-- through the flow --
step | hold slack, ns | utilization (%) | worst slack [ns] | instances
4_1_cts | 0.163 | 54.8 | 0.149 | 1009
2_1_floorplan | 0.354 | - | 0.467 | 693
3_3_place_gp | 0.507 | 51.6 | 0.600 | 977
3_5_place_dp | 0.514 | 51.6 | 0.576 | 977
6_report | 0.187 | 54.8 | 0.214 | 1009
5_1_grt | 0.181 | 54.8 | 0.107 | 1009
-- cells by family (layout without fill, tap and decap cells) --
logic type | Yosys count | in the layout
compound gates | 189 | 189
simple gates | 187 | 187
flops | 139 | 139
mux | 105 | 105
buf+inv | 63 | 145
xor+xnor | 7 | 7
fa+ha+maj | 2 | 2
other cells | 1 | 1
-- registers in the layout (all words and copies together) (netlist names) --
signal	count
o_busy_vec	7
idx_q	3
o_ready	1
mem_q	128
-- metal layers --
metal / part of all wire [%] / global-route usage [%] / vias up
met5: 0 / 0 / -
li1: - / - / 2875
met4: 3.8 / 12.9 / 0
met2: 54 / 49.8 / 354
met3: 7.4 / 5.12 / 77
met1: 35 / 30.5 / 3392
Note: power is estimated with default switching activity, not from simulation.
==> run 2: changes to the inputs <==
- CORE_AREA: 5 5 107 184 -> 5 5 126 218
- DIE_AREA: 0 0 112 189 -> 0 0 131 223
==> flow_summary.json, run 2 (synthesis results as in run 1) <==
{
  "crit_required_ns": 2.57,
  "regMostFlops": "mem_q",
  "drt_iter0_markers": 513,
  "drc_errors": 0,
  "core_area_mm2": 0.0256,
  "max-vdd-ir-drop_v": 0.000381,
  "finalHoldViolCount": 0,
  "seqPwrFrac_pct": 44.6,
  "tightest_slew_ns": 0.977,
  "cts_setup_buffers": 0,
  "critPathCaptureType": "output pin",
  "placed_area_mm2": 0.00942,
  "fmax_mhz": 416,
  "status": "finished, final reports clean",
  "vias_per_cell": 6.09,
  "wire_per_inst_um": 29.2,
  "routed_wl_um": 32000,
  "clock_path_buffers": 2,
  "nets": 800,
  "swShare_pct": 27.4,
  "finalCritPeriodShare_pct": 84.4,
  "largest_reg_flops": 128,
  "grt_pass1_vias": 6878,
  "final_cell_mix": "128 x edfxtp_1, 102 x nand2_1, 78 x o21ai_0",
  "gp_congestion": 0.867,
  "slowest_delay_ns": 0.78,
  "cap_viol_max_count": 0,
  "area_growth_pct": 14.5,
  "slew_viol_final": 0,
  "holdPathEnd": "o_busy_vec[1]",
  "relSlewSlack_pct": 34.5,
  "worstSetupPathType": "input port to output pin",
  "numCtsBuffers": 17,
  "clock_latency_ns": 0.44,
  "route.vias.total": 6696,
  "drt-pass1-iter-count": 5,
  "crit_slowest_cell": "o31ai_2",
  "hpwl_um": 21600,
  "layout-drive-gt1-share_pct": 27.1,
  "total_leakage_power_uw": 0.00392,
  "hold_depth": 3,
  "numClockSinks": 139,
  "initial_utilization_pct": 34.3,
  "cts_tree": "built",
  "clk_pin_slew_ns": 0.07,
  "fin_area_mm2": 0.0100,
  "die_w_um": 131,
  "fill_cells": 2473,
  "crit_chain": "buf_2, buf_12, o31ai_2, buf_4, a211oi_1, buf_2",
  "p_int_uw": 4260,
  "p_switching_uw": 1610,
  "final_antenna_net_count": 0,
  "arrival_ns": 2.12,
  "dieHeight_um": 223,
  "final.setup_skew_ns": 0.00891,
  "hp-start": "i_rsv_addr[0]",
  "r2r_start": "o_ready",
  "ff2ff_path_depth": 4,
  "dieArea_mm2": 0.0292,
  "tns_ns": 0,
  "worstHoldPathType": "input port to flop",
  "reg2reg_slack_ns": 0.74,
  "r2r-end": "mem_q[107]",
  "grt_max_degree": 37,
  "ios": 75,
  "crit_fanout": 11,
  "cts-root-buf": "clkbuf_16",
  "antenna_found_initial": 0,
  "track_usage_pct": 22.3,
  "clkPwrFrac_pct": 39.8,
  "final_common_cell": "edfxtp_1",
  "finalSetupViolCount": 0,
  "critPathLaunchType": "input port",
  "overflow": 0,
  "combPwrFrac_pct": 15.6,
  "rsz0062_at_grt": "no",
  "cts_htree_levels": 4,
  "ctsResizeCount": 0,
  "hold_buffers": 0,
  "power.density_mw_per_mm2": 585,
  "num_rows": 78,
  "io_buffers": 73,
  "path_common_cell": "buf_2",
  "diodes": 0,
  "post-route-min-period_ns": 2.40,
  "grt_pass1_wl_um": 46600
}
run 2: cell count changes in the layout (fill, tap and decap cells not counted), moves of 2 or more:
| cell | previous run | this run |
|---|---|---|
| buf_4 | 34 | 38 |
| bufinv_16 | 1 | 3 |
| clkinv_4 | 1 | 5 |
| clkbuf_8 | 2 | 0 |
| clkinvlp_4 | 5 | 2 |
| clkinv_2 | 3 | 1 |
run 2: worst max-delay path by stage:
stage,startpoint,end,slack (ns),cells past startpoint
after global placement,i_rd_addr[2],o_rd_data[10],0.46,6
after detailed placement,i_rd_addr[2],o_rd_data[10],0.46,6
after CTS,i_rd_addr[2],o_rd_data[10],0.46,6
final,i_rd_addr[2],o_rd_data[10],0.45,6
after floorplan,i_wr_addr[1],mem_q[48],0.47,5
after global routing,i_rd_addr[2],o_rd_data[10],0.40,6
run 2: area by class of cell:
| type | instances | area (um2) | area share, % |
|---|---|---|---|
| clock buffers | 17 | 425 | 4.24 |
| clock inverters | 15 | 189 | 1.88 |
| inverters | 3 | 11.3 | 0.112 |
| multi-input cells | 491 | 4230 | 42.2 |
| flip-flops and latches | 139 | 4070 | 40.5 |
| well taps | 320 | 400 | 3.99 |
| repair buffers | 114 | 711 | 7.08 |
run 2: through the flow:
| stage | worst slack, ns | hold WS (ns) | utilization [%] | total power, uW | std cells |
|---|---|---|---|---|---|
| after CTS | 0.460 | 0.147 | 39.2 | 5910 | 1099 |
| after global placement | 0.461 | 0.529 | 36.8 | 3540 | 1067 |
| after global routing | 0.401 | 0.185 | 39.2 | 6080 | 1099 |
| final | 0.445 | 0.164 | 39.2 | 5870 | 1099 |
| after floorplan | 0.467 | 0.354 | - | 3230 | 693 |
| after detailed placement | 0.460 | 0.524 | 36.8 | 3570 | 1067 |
■ ■ ■
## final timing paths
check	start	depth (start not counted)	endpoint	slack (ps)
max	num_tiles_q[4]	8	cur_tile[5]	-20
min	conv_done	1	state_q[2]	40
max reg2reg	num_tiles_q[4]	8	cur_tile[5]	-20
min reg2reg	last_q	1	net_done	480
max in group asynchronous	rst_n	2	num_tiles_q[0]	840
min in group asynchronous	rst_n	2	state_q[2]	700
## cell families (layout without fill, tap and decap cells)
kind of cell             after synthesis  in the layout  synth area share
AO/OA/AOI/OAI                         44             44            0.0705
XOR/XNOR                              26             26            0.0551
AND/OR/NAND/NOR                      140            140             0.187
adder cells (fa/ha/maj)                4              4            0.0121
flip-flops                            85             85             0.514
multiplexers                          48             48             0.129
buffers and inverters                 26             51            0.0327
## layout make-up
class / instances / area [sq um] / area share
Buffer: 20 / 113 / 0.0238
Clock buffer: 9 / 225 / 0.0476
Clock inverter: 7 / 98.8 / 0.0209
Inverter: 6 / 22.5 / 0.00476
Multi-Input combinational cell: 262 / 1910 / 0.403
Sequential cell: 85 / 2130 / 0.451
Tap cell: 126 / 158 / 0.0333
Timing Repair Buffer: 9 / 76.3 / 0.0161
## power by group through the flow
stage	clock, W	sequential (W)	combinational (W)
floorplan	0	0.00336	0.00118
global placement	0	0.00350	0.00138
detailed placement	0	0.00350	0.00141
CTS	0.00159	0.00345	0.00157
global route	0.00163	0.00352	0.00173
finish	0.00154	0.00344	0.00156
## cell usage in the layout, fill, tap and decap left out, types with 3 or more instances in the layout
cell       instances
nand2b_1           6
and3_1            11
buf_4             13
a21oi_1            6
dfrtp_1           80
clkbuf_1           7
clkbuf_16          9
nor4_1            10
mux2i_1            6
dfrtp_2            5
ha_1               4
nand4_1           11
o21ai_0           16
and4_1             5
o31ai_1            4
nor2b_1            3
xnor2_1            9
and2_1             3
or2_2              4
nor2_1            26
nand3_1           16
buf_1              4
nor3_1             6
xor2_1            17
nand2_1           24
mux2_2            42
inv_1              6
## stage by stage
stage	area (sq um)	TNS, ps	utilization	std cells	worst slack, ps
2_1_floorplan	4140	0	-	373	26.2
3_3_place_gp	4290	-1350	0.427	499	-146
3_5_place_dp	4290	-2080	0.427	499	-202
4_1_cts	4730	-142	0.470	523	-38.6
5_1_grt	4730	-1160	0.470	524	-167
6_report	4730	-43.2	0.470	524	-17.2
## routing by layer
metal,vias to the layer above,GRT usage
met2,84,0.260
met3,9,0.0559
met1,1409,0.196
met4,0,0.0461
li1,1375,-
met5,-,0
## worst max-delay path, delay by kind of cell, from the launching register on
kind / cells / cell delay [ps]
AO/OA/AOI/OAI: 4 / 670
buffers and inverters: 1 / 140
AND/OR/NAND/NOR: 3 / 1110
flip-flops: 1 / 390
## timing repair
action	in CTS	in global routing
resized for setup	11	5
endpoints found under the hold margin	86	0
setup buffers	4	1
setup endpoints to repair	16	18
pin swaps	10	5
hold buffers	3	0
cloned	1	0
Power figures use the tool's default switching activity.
■ ■ ■
Exercise details ▸ Copy out the range of lines above starting at the line with "-- through the" and ending at the line with "6_report | 0.187 | 54.8 | 0.214 | 1009", exactly and including both.

Completed task ▸
-- through the flow --
step | hold slack, ns | utilization (%) | worst slack [ns] | instances
4_1_cts | 0.163 | 54.8 | 0.149 | 1009
2_1_floorplan | 0.354 | - | 0.467 | 693
3_3_place_gp | 0.507 | 51.6 | 0.600 | 977
3_5_place_dp | 0.514 | 51.6 | 0.576 | 977
6_report | 0.187 | 54.8 | 0.214 | 1009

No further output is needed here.